El Partido Liberal es socialista a pesar de su nombre porque la «configuración de inicio» de la sociedad es la del Estado todopoderoso en manos de familias que lo convierten en su patrimonio y se aseguran rentas a costa de la exacción a que someten al resto (el activista de los artesanos Ambrosio López le aseguró a su hijo una carrera magnífica como exportador de café y banquero, en asociación con otra familia de patricios de toda la vida, los Samper). Esa ventaja natural de verdaderos «dueños del país» los define como antiliberales porque la esencia del liberalismo es la competencia, que esos magnates impiden a toda costa (lo que explica en buena medida su perpetua alianza con los comunistas).
Y el bando político que dirigen es antiliberal porque la clave de su poder es la asimilación al orden de siempre: al cura lo reemplazó el maestro y en lugar de imponer rezos de rodillas promueve el cambio de sexo y la asunción de la «homosexualidad», pero las rentas públicas siguen llegando y dependiendo del trabajo esclavo, por mucho que a la milagrosa quina del siglo xviii la haya reemplazado la mata que mata. Al virrey lo reemplazó su sastre (el padre de Ambrosio López era el sastre del virrey) tal como muchas familias de criados de casas reales se hacían con el poder en cuanto podían. La retórica comunista, ya olvidada, contra la «explotación del hombre por el hombre» sirvió para que los mismos descendientes de los criollos de hace tres siglos tengan sueldos y prebendas fabulosos y se pensionen a edades tempranísimas…

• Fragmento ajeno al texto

$ cat src/rtl/musb_mem_arbiter.sv
// musb_mem_arbiter
// Shares one single-beat memory bus port between the instruction-fetch and
// data-access paths of the MUSB core. Data requests always win over
// instruction requests. Bus signals stay stable until the slave responds
// or the watchdog expires. The owning master then sees a one-cycle
// ready (and optional error) pulse along with the captured read word.
//
// Ports
//   clk, rst_n                      clock, asynchronous active-low reset
//   imem_req/addr                   instruction read request
//   imem_data/ready/error           fetched word, completion and error pulses
//   imem_request_stall              imem_req & ~imem_ready, for the hazard unit
//   dmem_req/we/addr/wdata/be       data request
//   dmem_rdata/ready/error          read word, completion and error pulses
//   dmem_request_stall              dmem_req & ~dmem_ready, for the hazard unit
//   bus_valid/we/addr/wdata/be      registered master-side bus
//   bus_rdata/ready/error           slave response, used only while bus_valid=1
module musb_mem_arbiter #(
    parameter int ADDR_WIDTH = 32,
    parameter int DATA_WIDTH = 32,
    parameter int TIMEOUT    = 255
) (
    input  logic                    clk,
    input  logic                    rst_n,
    input  logic                    imem_req,
    input  logic [ADDR_WIDTH-1:0]   imem_addr,
    output logic [DATA_WIDTH-1:0]   imem_data,
    output logic                    imem_ready,
    output logic                    imem_error,
    output logic                    imem_request_stall,
    input  logic                    dmem_req,
    input  logic                    dmem_we,
    input  logic [ADDR_WIDTH-1:0]   dmem_addr,
    input  logic [DATA_WIDTH-1:0]   dmem_wdata,
    input  logic [DATA_WIDTH/8-1:0] dmem_be,
    output logic [DATA_WIDTH-1:0]   dmem_rdata,
    output logic                    dmem_ready,
    output logic                    dmem_error,
    output logic                    dmem_request_stall,
    output logic                    bus_valid,
    output logic                    bus_we,
    output logic [ADDR_WIDTH-1:0]   bus_addr,
    output logic [DATA_WIDTH-1:0]   bus_wdata,
    output logic [DATA_WIDTH/8-1:0] bus_be,
    input  logic [DATA_WIDTH-1:0]   bus_rdata,
    input  logic                    bus_ready,
    input  logic                    bus_error
);

    localparam int BE_WIDTH = DATA_WIDTH / 8;
    // Completion by timeout happens in the cycle the counter holds this value,
    // so bus_valid stays high for exactly TIMEOUT cycles.
    localparam logic [15:0] CNT_LAST = 16'(TIMEOUT - 1);

    typedef enum logic [1:0] {
        IDLE,
        IMEM,
        DMEM,
        RESP
    } state_t;

    state_t                  state_q, state_d;
    logic [15:0]             cnt_q, cnt_d;
    logic                    bus_valid_q, bus_valid_d;
    logic                    bus_we_q, bus_we_d;
    logic [ADDR_WIDTH-1:0]   bus_addr_q, bus_addr_d;
    logic [DATA_WIDTH-1:0]   bus_wdata_q, bus_wdata_d;
    logic [BE_WIDTH-1:0]     bus_be_q, bus_be_d;
    logic [DATA_WIDTH-1:0]   imem_data_q, imem_data_d;
    logic                    imem_ready_q, imem_ready_d;
    logic                    imem_error_q, imem_error_d;
    logic [DATA_WIDTH-1:0]   dmem_data_q, dmem_data_d;
    logic                    dmem_ready_q, dmem_ready_d;
    logic                    dmem_error_q, dmem_error_d;

    logic                    respond;
    logic                    expired;
    logic                    done;
    logic                    fail;
    logic [DATA_WIDTH-1:0]   capture;

    // Completion decode. A slave response in the last watchdog cycle counts
    // as a normal response, and bus_error wins over bus_ready.
    always_comb begin
        respond = bus_ready | bus_error;
        expired = ~respond & (cnt_q == CNT_LAST);
        done    = respond | expired;
        fail    = bus_error | expired;
        capture = fail ? '0 : bus_rdata;
    end

    // Next-state and datapath. Ready/error default low so that they pulse
    // only during the RESP cycle that follows a completion.
    always_comb begin
        state_d      = state_q;
        cnt_d        = cnt_q;
        bus_valid_d  = bus_valid_q;
        bus_we_d     = bus_we_q;
        bus_addr_d   = bus_addr_q;
        bus_wdata_d  = bus_wdata_q;
        bus_be_d     = bus_be_q;
        imem_data_d  = imem_data_q;
        imem_ready_d = 1'b0;
        imem_error_d = 1'b0;
        dmem_data_d  = dmem_data_q;
        dmem_ready_d = 1'b0;
        dmem_error_d = 1'b0;

        case (state_q)
            IDLE: begin
                cnt_d = '0;
                if (dmem_req) begin
                    state_d     = DMEM;
                    bus_valid_d = 1'b1;
                    bus_we_d    = dmem_we;
                    bus_addr_d  = dmem_addr;
                    bus_wdata_d = dmem_wdata;
                    bus_be_d    = dmem_be;
                end else if (imem_req) begin
                    state_d     = IMEM;
                    bus_valid_d = 1'b1;
                    bus_we_d    = 1'b0;
                    bus_addr_d  = imem_addr;
                    bus_wdata_d = '0;
                    bus_be_d    = '1;
                end
            end
            IMEM, DMEM: begin
                if (done) begin
                    state_d     = RESP;
                    bus_valid_d = 1'b0;
                    if (state_q == IMEM) begin
                        imem_data_d  = capture;
                        imem_ready_d = 1'b1;
                        imem_error_d = fail;
                    end else begin
                        dmem_data_d  = capture;
                        dmem_ready_d = 1'b1;
                        dmem_error_d = fail;
                    end
                end else begin
                    cnt_d = cnt_q + 16'd1;
                end
            end
            // Requests are ignored here: the master's req still refers to
            // the access that has just completed.
            RESP: begin
                state_d = IDLE;
            end
            default: begin
                state_d = IDLE;
            end
        endcase
    end

    // State and output registers. Reset abandons any bus access at once.
    always_ff @(posedge clk or negedge rst_n) begin
        if (!rst_n) begin
            state_q      <= IDLE;
            cnt_q        <= '0;
            bus_valid_q  <= 1'b0;
            bus_we_q     <= 1'b0;
            bus_addr_q   <= '0;
            bus_wdata_q  <= '0;
            bus_be_q     <= '0;
            imem_data_q  <= '0;
            imem_ready_q <= 1'b0;
            imem_error_q <= 1'b0;
            dmem_data_q  <= '0;
            dmem_ready_q <= 1'b0;
            dmem_error_q <= 1'b0;
        end else begin
            state_q      <= state_d;
            cnt_q        <= cnt_d;
            bus_valid_q  <= bus_valid_d;
            bus_we_q     <= bus_we_d;
            bus_addr_q   <= bus_addr_d;
            bus_wdata_q  <= bus_wdata_d;
            bus_be_q     <= bus_be_d;
            imem_data_q  <= imem_data_d;
            imem_ready_q <= imem_ready_d;
            imem_error_q <= imem_error_d;
            dmem_data_q  <= dmem_data_d;
            dmem_ready_q <= dmem_ready_d;
            dmem_error_q <= dmem_error_d;
        end
    end

    assign bus_valid  = bus_valid_q;
    assign bus_we     = bus_we_q;
    assign bus_addr   = bus_addr_q;
    assign bus_wdata  = bus_wdata_q;
    assign bus_be     = bus_be_q;
    assign imem_data  = imem_data_q;
    assign imem_ready = imem_ready_q;
    assign imem_error = imem_error_q;
    assign dmem_rdata = dmem_data_q;
    assign dmem_ready = dmem_ready_q;
    assign dmem_error = dmem_error_q;

    // Combinational so the hazard unit releases in the same cycle as ready.
    assign imem_request_stall = imem_req & ~imem_ready_q;
    assign dmem_request_stall = dmem_req & ~dmem_ready_q;

endmodule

Se puede decir que aparte de la «restitución de los nombres» que fue como llamó Confucio a su reforma, Colombia necesita liberalismo: reducción drástica del gasto público, sobre todo de los privilegios salariales y pensionales de los funcionarios y de la educación superior, que es otra vía para asegurar parasitismo y privilegios, neutralidad ideológica de las instituciones, que es un presupuesto de cualquier noción de libertad individual, y la supresión de todas las leyes que sirven de pretexto al despojo y al abuso por parte de los funcionarios.
Todo eso es inconcebible si no impera la ley, cosa que no es posible mientras el tráfico de cocaína sea la actividad económica principal, pero el lector que haya llegado hasta aquí, ¿podría decir que hay hoy en día en Colombia algún sector político que represente esos valores liberales y quiera una sociedad moderna, competitiva y equilibrada? No lo hay, si finalmente las camarillas de juerguistas que rodean a los funcionarios coloniales cubanos —que es lo que han llegado a ser los descendientes de los criollos que dominan el Partido Liberal y sus muchas ramificaciones— han recuperado el poder en alianza con los narcocomunistas de un Estado mucho más grande y mucho más despótico es porque esa visión nunca ha imperado y es en realidad contraria a la naturaleza de los colombianos.
Petro y sus sucesores anuncian una opresión que casi seguro durará muchas décadas, tal como se puede comprobar con Cuba, Nicaragua y Venezuela, pero eso no quiere decir que si finalmente un día caen van a llegar la libertad y la prosperidad. Para eso hará falta que en el país hubiera una masa crítica de demócratas y liberales, y de eso nunca ha habido.